Write out every line of the data below exactly as given.

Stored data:
== Segment start ==
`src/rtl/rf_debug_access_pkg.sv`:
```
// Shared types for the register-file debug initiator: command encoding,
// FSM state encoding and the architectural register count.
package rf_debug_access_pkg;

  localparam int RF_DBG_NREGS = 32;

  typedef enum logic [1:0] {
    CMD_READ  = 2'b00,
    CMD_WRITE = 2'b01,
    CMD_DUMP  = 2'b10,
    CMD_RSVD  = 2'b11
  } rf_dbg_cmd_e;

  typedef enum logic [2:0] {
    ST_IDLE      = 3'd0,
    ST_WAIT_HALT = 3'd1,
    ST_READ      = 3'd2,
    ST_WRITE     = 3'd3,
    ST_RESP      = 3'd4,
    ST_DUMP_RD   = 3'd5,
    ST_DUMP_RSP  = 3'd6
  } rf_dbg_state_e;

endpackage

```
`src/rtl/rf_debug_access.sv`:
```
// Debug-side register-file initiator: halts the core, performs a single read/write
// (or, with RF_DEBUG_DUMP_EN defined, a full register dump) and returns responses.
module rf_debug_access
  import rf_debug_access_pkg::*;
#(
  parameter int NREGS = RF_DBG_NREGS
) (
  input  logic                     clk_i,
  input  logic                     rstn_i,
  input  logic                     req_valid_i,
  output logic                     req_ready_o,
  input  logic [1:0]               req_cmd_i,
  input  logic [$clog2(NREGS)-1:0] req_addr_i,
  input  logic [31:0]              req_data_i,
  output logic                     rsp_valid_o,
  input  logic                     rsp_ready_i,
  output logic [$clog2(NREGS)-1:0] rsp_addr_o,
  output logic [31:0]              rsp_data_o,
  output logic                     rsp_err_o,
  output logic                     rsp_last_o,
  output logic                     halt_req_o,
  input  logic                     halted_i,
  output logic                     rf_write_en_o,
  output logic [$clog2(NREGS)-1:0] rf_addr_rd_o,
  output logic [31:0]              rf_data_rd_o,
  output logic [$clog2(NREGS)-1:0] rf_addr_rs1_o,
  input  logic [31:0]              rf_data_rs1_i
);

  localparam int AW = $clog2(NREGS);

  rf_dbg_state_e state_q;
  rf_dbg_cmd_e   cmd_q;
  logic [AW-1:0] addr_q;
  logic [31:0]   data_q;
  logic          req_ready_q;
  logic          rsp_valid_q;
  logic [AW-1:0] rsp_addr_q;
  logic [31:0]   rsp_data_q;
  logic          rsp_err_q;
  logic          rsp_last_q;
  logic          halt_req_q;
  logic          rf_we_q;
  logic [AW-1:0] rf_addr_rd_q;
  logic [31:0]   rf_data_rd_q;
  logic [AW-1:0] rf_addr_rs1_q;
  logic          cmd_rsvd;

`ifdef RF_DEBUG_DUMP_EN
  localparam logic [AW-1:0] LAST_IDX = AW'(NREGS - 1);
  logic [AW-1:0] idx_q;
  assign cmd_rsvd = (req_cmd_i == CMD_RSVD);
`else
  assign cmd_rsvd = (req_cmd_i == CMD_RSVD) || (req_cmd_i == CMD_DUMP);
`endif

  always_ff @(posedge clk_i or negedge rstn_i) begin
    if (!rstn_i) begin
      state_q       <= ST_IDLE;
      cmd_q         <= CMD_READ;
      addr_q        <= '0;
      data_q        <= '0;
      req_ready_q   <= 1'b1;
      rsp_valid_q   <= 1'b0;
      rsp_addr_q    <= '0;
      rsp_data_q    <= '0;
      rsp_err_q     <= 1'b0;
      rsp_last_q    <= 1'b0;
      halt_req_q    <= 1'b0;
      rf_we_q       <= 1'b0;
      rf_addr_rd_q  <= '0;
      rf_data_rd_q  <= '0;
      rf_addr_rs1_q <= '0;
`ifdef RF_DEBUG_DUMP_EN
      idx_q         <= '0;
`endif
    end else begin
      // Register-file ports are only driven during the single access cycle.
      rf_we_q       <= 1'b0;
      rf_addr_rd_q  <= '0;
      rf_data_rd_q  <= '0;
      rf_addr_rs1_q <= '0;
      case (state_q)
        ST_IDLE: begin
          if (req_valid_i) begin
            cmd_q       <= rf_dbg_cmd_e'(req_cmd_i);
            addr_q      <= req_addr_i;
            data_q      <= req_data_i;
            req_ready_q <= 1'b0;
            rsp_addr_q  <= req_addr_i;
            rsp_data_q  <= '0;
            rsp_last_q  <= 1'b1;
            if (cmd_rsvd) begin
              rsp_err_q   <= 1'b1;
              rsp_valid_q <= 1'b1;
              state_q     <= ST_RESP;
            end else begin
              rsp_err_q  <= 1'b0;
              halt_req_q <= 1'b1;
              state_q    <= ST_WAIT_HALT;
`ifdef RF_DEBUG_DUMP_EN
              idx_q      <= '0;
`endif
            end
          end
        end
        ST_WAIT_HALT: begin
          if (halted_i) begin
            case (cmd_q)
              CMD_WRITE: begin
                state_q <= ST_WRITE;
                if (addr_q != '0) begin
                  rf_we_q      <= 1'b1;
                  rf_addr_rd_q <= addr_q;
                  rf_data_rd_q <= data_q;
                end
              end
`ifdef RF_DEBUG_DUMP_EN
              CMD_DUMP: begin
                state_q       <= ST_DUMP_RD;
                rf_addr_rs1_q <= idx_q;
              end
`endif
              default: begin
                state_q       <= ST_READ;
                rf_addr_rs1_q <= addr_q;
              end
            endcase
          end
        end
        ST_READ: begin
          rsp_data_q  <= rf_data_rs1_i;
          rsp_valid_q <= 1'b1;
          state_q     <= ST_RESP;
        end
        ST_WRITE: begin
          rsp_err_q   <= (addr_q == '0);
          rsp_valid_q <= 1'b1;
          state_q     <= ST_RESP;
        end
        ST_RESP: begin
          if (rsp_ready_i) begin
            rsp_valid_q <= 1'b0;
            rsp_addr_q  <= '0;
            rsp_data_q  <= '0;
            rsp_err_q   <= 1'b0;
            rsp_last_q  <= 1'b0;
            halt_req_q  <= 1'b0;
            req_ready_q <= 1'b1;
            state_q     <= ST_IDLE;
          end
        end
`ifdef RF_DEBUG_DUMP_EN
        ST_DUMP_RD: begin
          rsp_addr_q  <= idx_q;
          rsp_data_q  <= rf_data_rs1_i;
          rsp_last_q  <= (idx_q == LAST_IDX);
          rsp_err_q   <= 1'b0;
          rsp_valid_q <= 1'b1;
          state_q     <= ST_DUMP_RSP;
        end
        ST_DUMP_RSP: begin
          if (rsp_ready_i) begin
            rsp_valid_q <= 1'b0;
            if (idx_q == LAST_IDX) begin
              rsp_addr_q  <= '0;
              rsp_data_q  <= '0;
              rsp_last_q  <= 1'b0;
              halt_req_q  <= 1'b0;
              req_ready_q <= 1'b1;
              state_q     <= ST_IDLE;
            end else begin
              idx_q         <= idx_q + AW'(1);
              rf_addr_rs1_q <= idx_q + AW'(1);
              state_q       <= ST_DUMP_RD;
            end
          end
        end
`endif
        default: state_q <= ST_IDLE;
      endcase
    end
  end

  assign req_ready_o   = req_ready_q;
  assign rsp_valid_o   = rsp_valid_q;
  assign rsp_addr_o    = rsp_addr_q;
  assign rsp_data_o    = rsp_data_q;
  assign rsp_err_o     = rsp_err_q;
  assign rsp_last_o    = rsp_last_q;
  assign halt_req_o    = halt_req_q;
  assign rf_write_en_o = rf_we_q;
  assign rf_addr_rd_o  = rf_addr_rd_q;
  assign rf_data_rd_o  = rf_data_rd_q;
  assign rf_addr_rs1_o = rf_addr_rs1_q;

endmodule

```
== Segment end ==
> Exercise output
`src/rtl/rf_debug_access_pkg.sv`:
```
// Shared types for the register-file debug initiator: command encoding,
// FSM state encoding and the architectural register count.
package rf_debug_access_pkg;

  localparam int RF_DBG_NREGS = 32;

  typedef enum logic [1:0] {
    CMD_READ  = 2'b00,
    CMD_WRITE = 2'b01,
    CMD_DUMP  = 2'b10,
    CMD_RSVD  = 2'b11
  } rf_dbg_cmd_e;

  typedef enum logic [2:0] {
    ST_IDLE      = 3'd0,
    ST_WAIT_HALT = 3'd1,
    ST_READ      = 3'd2,
    ST_WRITE     = 3'd3,
    ST_RESP      = 3'd4,
    ST_DUMP_RD   = 3'd5,
    ST_DUMP_RSP  = 3'd6
  } rf_dbg_state_e;

endpackage

```
`src/rtl/rf_debug_access.sv`:
```
// Debug-side register-file initiator: halts the core, performs a single read/write
// (or, with RF_DEBUG_DUMP_EN defined, a full register dump) and returns responses.
module rf_debug_access
  import rf_debug_access_pkg::*;
#(
  parameter int NREGS = RF_DBG_NREGS
) (
  input  logic                     clk_i,
  input  logic                     rstn_i,
  input  logic                     req_valid_i,
  output logic                     req_ready_o,
  input  logic [1:0]               req_cmd_i,
  input  logic [$clog2(NREGS)-1:0] req_addr_i,
  input  logic [31:0]              req_data_i,
  output logic                     rsp_valid_o,
  input  logic                     rsp_ready_i,
  output logic [$clog2(NREGS)-1:0] rsp_addr_o,
  output logic [31:0]              rsp_data_o,
  output logic                     rsp_err_o,
  output logic                     rsp_last_o,
  output logic                     halt_req_o,
  input  logic                     halted_i,
  output logic                     rf_write_en_o,
  output logic [$clog2(NREGS)-1:0] rf_addr_rd_o,
  output logic [31:0]              rf_data_rd_o,
  output logic [$clog2(NREGS)-1:0] rf_addr_rs1_o,
  input  logic [31:0]              rf_data_rs1_i
);

  localparam int AW = $clog2(NREGS);

  rf_dbg_state_e state_q;
  rf_dbg_cmd_e   cmd_q;
  logic [AW-1:0] addr_q;
  logic [31:0]   data_q;
  logic          req_ready_q;
  logic          rsp_valid_q;
  logic [AW-1:0] rsp_addr_q;
  logic [31:0]   rsp_data_q;
  logic          rsp_err_q;
  logic          rsp_last_q;
  logic          halt_req_q;
  logic          rf_we_q;
  logic [AW-1:0] rf_addr_rd_q;
  logic [31:0]   rf_data_rd_q;
  logic [AW-1:0] rf_addr_rs1_q;
  logic          cmd_rsvd;

`ifdef RF_DEBUG_DUMP_EN
  localparam logic [AW-1:0] LAST_IDX = AW'(NREGS - 1);
  logic [AW-1:0] idx_q;
  assign cmd_rsvd = (req_cmd_i == CMD_RSVD);
`else
  assign cmd_rsvd = (req_cmd_i == CMD_RSVD) || (req_cmd_i == CMD_DUMP);
`endif

  always_ff @(posedge clk_i or negedge rstn_i) begin
    if (!rstn_i) begin
      state_q       <= ST_IDLE;
      cmd_q         <= CMD_READ;
      addr_q        <= '0;
      data_q        <= '0;
      req_ready_q   <= 1'b1;
      rsp_valid_q   <= 1'b0;
      rsp_addr_q    <= '0;
      rsp_data_q    <= '0;
      rsp_err_q     <= 1'b0;
      rsp_last_q    <= 1'b0;
      halt_req_q    <= 1'b0;
      rf_we_q       <= 1'b0;
      rf_addr_rd_q  <= '0;
      rf_data_rd_q  <= '0;
      rf_addr_rs1_q <= '0;
`ifdef RF_DEBUG_DUMP_EN
      idx_q         <= '0;
`endif
    end else begin
      // Register-file ports are only driven during the single access cycle.
      rf_we_q       <= 1'b0;
      rf_addr_rd_q  <= '0;
      rf_data_rd_q  <= '0;
      rf_addr_rs1_q <= '0;
      case (state_q)
        ST_IDLE: begin
          if (req_valid_i) begin
            cmd_q       <= rf_dbg_cmd_e'(req_cmd_i);
            addr_q      <= req_addr_i;
            data_q      <= req_data_i;
            req_ready_q <= 1'b0;
            rsp_addr_q  <= req_addr_i;
            rsp_data_q  <= '0;
            rsp_last_q  <= 1'b1;
            if (cmd_rsvd) begin
              rsp_err_q   <= 1'b1;
              rsp_valid_q <= 1'b1;
              state_q     <= ST_RESP;
            end else begin
              rsp_err_q  <= 1'b0;
              halt_req_q <= 1'b1;
              state_q    <= ST_WAIT_HALT;
`ifdef RF_DEBUG_DUMP_EN
              idx_q      <= '0;
`endif
            end
          end
        end
        ST_WAIT_HALT: begin
          if (halted_i) begin
            case (cmd_q)
              CMD_WRITE: begin
                state_q <= ST_WRITE;
                if (addr_q != '0) begin
                  rf_we_q      <= 1'b1;
                  rf_addr_rd_q <= addr_q;
                  rf_data_rd_q <= data_q;
                end
              end
`ifdef RF_DEBUG_DUMP_EN
              CMD_DUMP: begin
                state_q       <= ST_DUMP_RD;
                rf_addr_rs1_q <= idx_q;
              end
`endif
              default: begin
                state_q       <= ST_READ;
                rf_addr_rs1_q <= addr_q;
              end
            endcase
          end
        end
        ST_READ: begin
          rsp_data_q  <= rf_data_rs1_i;
          rsp_valid_q <= 1'b1;
          state_q     <= ST_RESP;
        end
        ST_WRITE: begin
          rsp_err_q   <= (addr_q == '0);
          rsp_valid_q <= 1'b1;
          state_q     <= ST_RESP;
        end
        ST_RESP: begin
          if (rsp_ready_i) begin
            rsp_valid_q <= 1'b0;
            rsp_addr_q  <= '0;
            rsp_data_q  <= '0;
            rsp_err_q   <= 1'b0;
            rsp_last_q  <= 1'b0;
            halt_req_q  <= 1'b0;
            req_ready_q <= 1'b1;
            state_q     <= ST_IDLE;
          end
        end
`ifdef RF_DEBUG_DUMP_EN
        ST_DUMP_RD: begin
          rsp_addr_q  <= idx_q;
          rsp_data_q  <= rf_data_rs1_i;
          rsp_last_q  <= (idx_q == LAST_IDX);
          rsp_err_q   <= 1'b0;
          rsp_valid_q <= 1'b1;
          state_q     <= ST_DUMP_RSP;
        end
        ST_DUMP_RSP: begin
          if (rsp_ready_i) begin
            rsp_valid_q <= 1'b0;
            if (idx_q == LAST_IDX) begin
              rsp_addr_q  <= '0;
              rsp_data_q  <= '0;
              rsp_last_q  <= 1'b0;
              halt_req_q  <= 1'b0;
              req_ready_q <= 1'b1;
              state_q     <= ST_IDLE;
            end else begin
              idx_q         <= idx_q + AW'(1);
              rf_addr_rs1_q <= idx_q + AW'(1);
              state_q       <= ST_DUMP_RD;
            end
          end
        end
`endif
        default: state_q <= ST_IDLE;
      endcase
    end
  end

  assign req_ready_o   = req_ready_q;
  assign rsp_valid_o   = rsp_valid_q;
  assign rsp_addr_o    = rsp_addr_q;
  assign rsp_data_o    = rsp_data_q;
  assign rsp_err_o     = rsp_err_q;
  assign rsp_last_o    = rsp_last_q;
  assign halt_req_o    = halt_req_q;
  assign rf_write_en_o = rf_we_q;
  assign rf_addr_rd_o  = rf_addr_rd_q;
  assign rf_data_rd_o  = rf_data_rd_q;
  assign rf_addr_rs1_o = rf_addr_rs1_q;

endmodule

```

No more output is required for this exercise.